> WORK INSTRUCTIONS: Select every line containing the word "interpolation" from the material, and copy those lines.

> EXTRACTED MATERIAL:
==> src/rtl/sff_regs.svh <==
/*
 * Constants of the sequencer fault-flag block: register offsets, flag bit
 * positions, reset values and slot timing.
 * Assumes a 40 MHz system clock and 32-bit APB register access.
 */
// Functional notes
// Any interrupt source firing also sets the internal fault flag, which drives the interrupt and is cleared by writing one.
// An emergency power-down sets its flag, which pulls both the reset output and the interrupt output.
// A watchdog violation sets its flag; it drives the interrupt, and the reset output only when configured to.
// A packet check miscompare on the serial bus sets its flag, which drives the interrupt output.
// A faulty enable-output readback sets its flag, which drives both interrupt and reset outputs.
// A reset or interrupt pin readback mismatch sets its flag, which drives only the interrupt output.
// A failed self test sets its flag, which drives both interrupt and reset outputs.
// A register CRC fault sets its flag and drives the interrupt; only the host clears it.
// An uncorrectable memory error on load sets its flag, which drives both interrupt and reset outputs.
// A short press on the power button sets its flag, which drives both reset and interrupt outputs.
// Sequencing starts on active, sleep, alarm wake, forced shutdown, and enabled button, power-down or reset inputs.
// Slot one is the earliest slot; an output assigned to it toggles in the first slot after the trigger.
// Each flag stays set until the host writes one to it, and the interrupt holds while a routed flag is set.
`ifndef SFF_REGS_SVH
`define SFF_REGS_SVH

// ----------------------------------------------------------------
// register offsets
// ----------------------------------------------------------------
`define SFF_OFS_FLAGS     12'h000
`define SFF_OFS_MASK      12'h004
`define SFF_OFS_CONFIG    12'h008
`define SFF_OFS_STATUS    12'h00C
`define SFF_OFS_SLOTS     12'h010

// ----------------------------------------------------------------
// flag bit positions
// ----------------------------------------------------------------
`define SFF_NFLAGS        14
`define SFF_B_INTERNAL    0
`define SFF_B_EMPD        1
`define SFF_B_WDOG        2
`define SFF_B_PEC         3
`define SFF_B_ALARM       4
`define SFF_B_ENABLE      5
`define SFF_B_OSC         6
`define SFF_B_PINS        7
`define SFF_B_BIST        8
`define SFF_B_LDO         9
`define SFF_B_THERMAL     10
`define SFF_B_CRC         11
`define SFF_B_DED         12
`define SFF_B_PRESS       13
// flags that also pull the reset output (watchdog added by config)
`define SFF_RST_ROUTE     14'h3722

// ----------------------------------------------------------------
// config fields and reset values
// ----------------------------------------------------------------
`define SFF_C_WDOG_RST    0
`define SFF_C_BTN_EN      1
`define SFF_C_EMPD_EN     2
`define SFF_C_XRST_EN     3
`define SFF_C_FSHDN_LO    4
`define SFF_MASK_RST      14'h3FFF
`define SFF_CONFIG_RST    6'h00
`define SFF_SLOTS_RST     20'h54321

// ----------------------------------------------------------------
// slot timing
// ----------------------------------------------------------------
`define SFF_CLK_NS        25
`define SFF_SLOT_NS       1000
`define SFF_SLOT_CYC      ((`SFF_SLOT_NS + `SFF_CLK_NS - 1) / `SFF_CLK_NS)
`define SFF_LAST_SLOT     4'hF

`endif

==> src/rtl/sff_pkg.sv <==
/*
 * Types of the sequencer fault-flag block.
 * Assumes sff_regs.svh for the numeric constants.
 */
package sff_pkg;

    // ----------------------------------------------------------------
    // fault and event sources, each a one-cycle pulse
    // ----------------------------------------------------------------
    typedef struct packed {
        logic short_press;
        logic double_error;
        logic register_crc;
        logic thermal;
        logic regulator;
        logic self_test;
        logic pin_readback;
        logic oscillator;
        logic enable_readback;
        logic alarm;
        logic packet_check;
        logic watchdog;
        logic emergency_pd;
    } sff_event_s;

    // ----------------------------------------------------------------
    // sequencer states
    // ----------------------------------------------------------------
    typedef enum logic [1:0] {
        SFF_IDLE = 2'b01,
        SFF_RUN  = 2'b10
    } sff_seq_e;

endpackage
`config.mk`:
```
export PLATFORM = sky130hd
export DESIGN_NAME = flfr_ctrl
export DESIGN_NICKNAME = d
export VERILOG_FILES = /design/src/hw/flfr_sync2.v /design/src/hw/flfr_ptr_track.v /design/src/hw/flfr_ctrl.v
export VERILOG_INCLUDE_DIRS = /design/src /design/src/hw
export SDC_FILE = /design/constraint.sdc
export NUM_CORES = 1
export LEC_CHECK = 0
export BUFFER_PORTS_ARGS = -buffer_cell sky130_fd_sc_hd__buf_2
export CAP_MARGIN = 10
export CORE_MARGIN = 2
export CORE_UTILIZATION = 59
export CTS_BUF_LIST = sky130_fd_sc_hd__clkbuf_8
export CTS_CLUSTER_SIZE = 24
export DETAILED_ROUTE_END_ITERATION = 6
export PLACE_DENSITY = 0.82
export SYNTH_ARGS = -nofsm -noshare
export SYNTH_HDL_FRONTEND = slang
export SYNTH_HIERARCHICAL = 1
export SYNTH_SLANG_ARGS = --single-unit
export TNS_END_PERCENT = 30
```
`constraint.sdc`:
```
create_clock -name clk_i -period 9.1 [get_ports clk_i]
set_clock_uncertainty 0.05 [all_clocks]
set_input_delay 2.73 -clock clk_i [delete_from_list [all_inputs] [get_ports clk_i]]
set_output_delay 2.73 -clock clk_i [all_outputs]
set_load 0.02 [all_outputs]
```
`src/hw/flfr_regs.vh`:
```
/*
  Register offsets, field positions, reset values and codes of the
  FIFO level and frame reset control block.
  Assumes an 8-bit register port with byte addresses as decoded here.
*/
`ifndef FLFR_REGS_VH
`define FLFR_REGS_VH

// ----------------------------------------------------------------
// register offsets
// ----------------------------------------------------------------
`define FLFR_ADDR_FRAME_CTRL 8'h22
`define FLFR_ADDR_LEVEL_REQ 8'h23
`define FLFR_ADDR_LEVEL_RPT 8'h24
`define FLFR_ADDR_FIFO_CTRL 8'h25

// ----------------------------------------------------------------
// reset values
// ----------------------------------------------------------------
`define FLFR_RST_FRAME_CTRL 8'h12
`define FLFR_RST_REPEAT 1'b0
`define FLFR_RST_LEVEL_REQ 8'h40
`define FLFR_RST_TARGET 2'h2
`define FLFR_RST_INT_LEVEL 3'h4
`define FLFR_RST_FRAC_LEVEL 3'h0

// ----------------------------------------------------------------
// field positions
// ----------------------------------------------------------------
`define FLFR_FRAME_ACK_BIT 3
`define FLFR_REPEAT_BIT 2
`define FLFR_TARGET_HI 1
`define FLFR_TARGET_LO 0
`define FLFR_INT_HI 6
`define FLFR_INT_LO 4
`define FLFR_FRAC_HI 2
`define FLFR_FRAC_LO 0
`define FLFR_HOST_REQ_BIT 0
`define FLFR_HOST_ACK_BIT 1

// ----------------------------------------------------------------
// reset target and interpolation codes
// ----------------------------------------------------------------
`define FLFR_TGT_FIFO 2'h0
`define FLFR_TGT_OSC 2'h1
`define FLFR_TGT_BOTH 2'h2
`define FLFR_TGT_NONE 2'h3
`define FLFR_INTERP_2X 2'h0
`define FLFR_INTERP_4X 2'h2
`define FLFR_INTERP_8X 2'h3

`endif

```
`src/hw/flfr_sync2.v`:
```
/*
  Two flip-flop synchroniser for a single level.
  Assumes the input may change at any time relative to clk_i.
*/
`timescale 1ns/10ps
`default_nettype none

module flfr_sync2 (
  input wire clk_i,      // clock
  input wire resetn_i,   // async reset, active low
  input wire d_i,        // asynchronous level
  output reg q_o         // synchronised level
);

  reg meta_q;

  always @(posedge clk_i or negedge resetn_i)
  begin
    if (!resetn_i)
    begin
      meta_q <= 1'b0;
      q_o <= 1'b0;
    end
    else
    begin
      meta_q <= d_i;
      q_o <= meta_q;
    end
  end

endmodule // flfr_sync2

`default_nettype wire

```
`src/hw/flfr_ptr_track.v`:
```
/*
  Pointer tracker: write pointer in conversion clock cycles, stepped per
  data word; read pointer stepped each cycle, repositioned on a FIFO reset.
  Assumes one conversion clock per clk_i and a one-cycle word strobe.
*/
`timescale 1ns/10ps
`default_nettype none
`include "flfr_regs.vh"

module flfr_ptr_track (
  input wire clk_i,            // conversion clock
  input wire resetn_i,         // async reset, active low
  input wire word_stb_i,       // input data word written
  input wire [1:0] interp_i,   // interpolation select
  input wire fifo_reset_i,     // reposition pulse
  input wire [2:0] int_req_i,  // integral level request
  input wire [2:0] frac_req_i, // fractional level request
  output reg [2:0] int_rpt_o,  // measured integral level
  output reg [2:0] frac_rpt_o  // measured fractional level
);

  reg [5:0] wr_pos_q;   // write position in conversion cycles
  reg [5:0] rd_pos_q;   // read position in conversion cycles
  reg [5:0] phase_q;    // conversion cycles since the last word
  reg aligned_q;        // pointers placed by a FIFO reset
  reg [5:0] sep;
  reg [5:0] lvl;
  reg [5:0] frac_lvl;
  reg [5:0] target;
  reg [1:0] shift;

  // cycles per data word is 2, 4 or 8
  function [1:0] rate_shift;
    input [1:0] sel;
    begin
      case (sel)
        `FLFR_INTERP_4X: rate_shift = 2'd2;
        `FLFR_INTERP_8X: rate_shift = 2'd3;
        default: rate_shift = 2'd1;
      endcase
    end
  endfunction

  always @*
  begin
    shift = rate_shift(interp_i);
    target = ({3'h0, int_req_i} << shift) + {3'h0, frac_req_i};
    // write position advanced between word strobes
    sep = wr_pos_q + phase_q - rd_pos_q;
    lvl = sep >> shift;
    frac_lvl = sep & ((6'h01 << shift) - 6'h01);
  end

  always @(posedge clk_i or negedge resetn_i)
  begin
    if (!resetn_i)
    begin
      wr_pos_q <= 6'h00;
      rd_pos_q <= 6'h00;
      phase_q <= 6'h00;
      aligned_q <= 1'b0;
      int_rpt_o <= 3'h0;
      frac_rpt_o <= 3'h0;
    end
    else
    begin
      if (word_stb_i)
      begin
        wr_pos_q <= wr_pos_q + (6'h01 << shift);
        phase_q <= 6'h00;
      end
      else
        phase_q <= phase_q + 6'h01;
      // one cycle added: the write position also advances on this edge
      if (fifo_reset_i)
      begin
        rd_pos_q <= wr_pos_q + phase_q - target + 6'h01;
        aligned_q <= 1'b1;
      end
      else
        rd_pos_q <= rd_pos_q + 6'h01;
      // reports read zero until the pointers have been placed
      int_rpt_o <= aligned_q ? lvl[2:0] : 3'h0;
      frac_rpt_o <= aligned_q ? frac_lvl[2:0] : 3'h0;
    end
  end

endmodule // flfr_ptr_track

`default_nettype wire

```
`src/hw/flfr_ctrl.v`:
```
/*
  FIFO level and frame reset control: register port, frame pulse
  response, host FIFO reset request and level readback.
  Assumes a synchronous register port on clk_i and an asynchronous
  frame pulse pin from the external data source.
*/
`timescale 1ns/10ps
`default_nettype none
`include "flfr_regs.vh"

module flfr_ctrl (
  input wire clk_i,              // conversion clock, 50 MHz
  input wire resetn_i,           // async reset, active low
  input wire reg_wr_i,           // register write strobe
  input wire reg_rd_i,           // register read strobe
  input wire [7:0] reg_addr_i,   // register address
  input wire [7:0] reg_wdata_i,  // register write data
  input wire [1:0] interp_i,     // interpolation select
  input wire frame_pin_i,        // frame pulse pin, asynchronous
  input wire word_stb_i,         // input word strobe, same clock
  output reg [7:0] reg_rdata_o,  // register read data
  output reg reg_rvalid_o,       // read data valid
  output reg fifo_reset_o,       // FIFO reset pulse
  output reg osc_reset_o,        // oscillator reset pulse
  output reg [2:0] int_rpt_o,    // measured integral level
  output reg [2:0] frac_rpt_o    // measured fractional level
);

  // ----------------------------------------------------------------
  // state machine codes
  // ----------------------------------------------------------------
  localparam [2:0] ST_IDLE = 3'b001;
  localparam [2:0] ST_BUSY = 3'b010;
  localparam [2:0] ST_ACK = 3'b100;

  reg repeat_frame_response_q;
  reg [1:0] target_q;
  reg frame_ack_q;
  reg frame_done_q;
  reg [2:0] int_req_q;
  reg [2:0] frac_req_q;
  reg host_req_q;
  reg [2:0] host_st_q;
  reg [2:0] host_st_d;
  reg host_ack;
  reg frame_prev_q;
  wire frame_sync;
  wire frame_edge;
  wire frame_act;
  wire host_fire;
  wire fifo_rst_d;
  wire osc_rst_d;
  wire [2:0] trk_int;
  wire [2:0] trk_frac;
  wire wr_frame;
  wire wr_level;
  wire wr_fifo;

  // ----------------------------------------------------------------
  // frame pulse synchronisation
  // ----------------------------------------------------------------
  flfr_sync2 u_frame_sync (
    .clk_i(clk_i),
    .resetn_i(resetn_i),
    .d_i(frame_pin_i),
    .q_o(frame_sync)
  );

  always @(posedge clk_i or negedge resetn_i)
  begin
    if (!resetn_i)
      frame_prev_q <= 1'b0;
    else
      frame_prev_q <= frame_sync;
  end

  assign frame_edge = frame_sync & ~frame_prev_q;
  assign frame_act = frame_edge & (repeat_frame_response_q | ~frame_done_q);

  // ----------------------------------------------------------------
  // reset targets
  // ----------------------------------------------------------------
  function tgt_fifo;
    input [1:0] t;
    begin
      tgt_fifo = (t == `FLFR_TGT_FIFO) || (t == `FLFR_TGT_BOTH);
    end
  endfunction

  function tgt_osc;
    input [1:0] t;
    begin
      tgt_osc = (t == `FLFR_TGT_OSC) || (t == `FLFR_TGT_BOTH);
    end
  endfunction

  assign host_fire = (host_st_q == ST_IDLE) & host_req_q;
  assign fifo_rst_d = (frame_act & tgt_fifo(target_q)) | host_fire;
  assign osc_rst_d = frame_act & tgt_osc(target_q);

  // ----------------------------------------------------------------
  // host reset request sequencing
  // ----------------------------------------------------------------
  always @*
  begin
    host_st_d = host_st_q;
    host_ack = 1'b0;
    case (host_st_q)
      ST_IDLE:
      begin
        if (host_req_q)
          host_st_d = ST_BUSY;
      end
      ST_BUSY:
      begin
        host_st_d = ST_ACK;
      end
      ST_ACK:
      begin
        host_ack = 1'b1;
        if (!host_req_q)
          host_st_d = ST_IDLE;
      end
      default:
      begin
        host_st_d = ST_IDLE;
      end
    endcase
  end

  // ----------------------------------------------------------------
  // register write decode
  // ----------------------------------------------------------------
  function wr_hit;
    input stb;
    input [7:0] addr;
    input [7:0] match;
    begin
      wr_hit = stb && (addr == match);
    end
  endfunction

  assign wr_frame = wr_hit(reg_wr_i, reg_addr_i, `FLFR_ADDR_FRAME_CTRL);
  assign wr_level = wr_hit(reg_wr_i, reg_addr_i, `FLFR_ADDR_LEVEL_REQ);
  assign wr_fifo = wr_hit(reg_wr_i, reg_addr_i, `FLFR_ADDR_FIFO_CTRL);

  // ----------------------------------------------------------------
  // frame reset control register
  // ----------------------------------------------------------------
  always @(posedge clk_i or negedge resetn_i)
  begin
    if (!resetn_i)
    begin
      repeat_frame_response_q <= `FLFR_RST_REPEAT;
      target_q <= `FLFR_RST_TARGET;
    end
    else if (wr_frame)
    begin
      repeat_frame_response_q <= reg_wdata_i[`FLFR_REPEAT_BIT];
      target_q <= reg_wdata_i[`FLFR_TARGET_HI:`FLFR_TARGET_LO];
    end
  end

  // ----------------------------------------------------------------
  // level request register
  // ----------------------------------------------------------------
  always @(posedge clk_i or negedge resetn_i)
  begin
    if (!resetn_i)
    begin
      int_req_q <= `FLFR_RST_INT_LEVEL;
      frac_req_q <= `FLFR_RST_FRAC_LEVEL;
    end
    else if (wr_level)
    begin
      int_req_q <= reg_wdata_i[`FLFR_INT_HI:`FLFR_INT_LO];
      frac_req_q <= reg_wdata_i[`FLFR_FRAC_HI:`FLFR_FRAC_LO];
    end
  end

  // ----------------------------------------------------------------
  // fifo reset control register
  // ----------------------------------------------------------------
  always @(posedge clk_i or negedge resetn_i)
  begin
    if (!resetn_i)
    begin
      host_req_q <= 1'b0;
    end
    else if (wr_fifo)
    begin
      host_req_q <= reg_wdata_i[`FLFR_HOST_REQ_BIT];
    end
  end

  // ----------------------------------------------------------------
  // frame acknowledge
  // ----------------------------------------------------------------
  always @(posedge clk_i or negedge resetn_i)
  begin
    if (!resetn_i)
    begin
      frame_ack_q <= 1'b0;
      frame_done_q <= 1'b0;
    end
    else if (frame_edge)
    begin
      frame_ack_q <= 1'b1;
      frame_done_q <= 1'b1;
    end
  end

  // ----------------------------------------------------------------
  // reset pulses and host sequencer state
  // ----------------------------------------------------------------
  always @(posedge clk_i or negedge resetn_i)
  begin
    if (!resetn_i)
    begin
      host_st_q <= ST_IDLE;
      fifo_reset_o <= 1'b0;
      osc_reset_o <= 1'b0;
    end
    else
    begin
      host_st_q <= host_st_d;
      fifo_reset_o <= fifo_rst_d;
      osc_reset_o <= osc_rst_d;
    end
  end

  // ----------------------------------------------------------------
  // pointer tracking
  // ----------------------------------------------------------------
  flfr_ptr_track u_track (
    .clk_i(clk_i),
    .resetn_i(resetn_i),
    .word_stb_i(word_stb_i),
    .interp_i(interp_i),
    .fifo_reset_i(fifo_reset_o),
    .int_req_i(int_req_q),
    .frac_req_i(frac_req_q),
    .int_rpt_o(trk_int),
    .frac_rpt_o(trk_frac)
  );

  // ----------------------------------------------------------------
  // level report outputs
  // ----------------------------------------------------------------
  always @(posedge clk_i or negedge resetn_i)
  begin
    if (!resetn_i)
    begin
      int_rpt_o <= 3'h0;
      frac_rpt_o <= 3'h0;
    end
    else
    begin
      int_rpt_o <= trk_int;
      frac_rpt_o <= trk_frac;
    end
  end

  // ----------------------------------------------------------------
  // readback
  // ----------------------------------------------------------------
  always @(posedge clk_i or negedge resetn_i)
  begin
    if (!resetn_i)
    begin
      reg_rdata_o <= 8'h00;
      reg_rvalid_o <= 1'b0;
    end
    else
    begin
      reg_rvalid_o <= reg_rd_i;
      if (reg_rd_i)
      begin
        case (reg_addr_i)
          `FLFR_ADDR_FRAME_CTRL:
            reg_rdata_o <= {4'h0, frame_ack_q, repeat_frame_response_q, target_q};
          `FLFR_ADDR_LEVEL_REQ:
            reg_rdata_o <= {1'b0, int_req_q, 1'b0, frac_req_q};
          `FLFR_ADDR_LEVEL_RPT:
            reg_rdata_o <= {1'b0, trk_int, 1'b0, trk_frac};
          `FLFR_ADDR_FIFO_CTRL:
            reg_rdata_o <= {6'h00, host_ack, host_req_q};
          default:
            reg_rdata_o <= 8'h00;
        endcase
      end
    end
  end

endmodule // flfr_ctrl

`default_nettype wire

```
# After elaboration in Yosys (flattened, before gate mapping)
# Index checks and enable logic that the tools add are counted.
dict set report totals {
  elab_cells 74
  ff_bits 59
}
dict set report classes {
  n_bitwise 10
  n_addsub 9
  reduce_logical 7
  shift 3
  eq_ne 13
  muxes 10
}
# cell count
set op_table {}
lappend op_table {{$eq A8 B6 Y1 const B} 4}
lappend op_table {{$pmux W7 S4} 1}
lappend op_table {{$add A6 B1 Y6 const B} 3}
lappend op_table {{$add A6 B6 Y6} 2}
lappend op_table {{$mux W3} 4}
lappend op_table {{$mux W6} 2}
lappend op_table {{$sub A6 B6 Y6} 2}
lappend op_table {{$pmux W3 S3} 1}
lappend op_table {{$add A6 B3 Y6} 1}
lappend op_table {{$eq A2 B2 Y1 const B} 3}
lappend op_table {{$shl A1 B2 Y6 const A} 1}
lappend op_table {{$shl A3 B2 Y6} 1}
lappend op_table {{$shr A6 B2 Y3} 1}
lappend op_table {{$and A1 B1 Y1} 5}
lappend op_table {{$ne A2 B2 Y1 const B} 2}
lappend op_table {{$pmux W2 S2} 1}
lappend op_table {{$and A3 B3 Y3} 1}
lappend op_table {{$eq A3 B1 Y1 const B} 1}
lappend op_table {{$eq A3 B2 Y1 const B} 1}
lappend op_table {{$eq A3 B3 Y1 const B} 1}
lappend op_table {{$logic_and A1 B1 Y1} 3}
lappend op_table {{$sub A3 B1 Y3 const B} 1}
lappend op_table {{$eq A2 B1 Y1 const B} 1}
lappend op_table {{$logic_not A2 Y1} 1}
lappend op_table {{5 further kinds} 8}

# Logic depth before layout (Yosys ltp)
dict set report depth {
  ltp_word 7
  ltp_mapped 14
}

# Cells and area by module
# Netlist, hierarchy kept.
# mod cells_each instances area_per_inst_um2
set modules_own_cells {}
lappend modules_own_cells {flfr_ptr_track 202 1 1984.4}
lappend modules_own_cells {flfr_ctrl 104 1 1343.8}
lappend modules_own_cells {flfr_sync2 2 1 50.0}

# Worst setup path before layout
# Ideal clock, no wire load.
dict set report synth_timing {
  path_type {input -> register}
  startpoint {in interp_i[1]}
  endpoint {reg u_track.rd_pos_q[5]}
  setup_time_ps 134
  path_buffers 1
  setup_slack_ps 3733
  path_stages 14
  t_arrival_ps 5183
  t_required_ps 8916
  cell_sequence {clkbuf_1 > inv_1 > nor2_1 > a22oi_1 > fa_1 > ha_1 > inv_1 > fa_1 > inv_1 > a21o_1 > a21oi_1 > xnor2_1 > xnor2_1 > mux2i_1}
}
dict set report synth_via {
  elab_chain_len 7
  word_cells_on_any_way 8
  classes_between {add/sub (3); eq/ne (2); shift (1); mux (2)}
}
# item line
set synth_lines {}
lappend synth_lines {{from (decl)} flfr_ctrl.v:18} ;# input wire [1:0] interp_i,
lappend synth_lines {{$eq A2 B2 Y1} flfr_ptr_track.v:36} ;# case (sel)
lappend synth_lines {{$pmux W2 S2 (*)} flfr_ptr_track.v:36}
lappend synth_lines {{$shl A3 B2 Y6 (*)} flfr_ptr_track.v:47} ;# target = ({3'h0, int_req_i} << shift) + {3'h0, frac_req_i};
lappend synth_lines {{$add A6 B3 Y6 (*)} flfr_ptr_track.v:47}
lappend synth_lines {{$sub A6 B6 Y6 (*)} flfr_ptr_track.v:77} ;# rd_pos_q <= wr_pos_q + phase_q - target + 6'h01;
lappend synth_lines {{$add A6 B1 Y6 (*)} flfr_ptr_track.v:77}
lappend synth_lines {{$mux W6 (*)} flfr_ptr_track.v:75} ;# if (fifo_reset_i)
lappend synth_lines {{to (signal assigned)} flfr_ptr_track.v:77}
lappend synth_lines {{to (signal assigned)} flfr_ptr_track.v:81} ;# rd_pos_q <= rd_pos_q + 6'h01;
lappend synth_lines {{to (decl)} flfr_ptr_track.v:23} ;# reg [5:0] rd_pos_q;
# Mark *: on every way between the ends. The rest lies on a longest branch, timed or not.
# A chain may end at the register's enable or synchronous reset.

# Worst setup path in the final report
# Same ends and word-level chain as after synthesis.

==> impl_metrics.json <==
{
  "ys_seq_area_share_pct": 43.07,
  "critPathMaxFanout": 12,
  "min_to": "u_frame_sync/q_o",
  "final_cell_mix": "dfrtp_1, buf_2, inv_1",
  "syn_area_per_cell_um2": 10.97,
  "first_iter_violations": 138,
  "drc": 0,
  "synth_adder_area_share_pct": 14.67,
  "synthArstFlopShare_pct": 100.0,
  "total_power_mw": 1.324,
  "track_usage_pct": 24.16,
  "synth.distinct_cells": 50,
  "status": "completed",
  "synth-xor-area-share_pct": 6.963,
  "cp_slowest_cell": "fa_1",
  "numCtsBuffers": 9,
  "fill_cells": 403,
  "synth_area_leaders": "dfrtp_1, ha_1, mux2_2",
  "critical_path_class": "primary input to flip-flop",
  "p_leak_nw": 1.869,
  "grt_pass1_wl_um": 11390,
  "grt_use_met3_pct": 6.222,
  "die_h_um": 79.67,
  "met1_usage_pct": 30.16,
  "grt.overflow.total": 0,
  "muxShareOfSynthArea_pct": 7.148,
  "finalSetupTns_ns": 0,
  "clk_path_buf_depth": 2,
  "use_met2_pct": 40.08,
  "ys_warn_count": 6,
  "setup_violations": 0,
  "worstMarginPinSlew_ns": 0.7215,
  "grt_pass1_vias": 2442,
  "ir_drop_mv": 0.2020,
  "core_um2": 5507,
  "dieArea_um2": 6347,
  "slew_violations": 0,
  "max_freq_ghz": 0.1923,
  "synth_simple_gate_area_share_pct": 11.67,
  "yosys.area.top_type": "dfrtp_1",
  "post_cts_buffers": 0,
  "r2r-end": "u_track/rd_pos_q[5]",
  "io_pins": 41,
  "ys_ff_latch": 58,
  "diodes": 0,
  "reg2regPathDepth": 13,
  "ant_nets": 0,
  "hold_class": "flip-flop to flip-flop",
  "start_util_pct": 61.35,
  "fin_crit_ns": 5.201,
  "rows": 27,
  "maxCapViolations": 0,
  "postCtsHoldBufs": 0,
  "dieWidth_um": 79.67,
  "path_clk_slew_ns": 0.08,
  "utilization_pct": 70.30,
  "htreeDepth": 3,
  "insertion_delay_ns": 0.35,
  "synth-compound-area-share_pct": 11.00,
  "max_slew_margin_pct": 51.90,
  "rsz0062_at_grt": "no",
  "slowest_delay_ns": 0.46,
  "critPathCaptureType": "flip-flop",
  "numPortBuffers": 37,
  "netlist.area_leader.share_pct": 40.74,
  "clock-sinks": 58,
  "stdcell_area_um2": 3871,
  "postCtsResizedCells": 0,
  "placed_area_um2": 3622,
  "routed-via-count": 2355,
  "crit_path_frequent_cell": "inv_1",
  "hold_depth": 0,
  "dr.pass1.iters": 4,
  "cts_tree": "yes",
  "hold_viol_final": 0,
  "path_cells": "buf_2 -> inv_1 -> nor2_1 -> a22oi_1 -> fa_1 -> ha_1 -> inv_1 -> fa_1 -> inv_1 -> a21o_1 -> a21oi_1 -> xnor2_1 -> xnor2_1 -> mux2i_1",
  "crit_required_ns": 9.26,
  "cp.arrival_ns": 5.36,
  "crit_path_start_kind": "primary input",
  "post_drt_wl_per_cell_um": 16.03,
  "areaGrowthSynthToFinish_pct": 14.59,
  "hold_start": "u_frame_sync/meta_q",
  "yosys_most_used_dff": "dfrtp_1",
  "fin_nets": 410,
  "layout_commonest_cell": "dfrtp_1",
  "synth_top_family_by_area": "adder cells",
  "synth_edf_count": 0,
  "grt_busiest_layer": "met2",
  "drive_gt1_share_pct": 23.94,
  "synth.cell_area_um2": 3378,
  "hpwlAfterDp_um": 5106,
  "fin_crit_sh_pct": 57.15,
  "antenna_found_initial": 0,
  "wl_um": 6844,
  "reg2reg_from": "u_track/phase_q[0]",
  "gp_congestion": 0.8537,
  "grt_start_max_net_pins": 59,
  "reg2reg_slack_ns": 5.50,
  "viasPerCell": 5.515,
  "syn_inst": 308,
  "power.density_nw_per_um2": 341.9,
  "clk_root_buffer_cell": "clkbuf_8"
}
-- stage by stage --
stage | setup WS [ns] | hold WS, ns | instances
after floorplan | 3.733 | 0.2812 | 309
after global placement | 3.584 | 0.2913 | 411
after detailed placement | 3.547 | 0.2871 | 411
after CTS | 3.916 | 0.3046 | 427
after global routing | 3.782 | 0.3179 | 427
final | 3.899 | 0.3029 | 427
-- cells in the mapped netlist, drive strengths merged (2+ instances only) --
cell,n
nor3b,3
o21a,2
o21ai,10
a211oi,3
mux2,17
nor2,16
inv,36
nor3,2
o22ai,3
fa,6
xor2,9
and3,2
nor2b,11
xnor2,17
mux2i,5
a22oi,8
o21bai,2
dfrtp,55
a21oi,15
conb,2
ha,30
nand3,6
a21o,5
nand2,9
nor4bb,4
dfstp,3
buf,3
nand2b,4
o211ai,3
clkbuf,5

> EXERCISE RESPONSE:
// reset target and interpolation codes
  input wire [1:0] interp_i,   // interpolation select
  input wire [1:0] interp_i,     // interpolation select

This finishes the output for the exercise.